[GIVEN INFORMATION]
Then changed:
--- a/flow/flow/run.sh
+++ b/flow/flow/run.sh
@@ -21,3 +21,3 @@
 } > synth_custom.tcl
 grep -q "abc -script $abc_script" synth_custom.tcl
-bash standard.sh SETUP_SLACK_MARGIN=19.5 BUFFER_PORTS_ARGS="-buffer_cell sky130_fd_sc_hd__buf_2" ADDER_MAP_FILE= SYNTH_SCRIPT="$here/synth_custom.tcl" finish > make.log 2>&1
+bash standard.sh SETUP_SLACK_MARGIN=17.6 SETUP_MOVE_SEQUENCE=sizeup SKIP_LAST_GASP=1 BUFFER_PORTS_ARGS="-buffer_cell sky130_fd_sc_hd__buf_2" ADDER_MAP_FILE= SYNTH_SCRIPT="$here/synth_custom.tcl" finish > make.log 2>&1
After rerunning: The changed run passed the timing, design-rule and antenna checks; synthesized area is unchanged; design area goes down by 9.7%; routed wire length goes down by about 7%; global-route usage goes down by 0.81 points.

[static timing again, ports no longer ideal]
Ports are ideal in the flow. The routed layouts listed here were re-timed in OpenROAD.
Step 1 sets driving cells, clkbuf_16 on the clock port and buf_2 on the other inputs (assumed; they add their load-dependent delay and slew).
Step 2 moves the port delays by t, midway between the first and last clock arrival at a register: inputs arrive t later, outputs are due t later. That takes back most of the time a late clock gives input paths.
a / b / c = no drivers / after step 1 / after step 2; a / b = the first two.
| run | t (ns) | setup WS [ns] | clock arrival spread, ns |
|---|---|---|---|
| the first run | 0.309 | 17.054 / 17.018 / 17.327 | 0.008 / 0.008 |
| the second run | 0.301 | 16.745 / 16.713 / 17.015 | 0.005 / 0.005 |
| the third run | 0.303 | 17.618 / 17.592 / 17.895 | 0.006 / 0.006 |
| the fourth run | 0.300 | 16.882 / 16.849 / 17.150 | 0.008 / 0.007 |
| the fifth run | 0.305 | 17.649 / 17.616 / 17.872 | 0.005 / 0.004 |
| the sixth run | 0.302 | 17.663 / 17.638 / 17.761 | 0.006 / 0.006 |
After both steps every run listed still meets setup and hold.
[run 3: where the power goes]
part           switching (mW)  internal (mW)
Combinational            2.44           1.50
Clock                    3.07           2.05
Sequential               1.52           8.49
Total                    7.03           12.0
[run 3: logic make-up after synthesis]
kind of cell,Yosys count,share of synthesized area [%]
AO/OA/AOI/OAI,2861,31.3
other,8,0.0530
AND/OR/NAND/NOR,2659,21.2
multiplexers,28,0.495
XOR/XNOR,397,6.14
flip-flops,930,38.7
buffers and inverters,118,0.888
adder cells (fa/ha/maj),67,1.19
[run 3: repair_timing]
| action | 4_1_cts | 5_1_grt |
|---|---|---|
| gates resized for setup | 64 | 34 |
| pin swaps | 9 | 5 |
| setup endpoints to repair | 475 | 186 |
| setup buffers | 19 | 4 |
[/GIVEN INFORMATION]
[GIVEN INFORMATION]
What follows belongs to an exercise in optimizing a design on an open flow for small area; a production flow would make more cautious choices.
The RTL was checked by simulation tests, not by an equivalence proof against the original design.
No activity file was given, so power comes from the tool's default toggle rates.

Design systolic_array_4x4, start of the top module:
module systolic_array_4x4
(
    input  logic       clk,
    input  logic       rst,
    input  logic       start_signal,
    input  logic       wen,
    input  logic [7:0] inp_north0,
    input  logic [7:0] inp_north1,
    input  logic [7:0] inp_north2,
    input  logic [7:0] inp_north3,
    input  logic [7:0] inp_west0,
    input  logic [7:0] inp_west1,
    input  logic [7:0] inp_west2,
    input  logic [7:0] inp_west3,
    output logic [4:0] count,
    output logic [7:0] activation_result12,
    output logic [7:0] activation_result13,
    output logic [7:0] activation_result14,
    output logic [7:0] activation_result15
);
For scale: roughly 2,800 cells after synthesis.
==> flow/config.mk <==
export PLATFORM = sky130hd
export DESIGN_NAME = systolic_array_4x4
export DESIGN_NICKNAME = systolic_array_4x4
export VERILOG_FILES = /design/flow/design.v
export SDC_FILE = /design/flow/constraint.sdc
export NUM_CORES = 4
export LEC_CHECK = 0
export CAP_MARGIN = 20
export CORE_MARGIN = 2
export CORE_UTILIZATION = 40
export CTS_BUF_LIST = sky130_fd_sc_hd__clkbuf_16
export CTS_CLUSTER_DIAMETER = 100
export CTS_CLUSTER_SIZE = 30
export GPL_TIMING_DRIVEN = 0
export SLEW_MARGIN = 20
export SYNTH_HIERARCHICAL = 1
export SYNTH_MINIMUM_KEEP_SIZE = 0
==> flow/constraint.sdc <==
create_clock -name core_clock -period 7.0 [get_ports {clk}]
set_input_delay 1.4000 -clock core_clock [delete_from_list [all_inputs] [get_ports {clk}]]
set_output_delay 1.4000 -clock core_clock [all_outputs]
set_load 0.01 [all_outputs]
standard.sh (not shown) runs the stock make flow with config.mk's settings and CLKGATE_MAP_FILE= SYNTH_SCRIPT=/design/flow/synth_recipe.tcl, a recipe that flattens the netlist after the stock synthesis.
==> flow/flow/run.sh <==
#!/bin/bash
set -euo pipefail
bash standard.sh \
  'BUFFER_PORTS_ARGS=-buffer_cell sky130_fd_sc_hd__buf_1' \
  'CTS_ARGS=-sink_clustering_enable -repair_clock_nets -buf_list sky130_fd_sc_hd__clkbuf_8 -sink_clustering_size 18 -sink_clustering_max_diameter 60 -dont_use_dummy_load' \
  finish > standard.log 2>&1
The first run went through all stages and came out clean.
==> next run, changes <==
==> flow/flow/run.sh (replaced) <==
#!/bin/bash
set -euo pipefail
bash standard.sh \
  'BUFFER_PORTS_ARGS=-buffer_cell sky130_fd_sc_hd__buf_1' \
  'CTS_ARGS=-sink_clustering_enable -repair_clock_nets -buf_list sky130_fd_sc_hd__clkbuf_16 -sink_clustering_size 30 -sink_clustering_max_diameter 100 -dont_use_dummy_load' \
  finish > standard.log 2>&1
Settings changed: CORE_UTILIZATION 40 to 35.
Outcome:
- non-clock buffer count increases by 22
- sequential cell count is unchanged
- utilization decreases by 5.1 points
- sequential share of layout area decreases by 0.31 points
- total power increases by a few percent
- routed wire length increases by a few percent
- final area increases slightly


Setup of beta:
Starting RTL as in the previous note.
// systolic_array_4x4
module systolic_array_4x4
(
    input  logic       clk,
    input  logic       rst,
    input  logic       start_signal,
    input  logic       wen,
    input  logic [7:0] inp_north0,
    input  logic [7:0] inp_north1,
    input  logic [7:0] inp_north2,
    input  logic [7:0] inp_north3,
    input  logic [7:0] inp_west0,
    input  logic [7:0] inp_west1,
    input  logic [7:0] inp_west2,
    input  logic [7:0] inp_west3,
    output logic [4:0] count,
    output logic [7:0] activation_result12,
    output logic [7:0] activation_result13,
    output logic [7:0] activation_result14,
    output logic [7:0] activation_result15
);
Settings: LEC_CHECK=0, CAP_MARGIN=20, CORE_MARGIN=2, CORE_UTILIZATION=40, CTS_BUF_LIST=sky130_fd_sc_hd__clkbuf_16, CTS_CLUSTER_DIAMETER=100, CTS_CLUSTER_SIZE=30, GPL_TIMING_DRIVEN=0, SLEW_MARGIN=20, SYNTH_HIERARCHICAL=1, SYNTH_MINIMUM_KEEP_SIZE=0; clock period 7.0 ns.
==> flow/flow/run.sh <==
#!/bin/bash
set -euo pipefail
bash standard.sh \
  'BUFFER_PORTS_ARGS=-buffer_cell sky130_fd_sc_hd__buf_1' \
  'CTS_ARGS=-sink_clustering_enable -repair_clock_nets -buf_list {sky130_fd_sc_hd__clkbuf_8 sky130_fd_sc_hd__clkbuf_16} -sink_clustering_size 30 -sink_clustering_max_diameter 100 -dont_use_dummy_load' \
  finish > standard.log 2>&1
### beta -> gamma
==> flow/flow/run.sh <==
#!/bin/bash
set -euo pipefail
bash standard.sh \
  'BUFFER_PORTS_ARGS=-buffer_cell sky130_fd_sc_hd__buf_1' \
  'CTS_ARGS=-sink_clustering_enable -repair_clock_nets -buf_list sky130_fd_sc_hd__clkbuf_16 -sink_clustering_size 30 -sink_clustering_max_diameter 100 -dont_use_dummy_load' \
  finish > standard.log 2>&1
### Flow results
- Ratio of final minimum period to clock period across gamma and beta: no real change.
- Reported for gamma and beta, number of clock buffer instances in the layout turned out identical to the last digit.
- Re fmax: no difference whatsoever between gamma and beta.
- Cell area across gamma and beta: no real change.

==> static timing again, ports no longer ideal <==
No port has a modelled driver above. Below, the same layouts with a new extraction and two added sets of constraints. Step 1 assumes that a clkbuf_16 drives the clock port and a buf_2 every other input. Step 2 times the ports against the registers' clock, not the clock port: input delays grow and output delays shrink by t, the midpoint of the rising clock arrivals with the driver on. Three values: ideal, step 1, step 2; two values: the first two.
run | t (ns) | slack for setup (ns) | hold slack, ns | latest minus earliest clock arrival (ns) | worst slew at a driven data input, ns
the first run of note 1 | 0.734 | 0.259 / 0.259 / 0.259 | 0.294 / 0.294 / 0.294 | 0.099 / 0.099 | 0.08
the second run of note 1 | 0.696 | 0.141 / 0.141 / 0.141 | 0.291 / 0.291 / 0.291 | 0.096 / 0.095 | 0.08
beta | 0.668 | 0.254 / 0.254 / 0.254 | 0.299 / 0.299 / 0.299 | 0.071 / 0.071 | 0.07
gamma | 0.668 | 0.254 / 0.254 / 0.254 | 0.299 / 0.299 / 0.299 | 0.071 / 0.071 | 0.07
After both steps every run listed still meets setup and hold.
[/GIVEN INFORMATION]
EXERCISE GOAL: Could you reproduce, exactly, every line above from the line with "buffers and inverters,118,0.888" to the line with "buffers | 19 | 4 |", and no other line? Both ends count.

RESULT OF THE TASK:
buffers and inverters,118,0.888
adder cells (fa/ha/maj),67,1.19
[run 3: repair_timing]
| action | 4_1_cts | 5_1_grt |
|---|---|---|
| gates resized for setup | 64 | 34 |
| pin swaps | 9 | 5 |
| setup endpoints to repair | 475 | 186 |
| setup buffers | 19 | 4 |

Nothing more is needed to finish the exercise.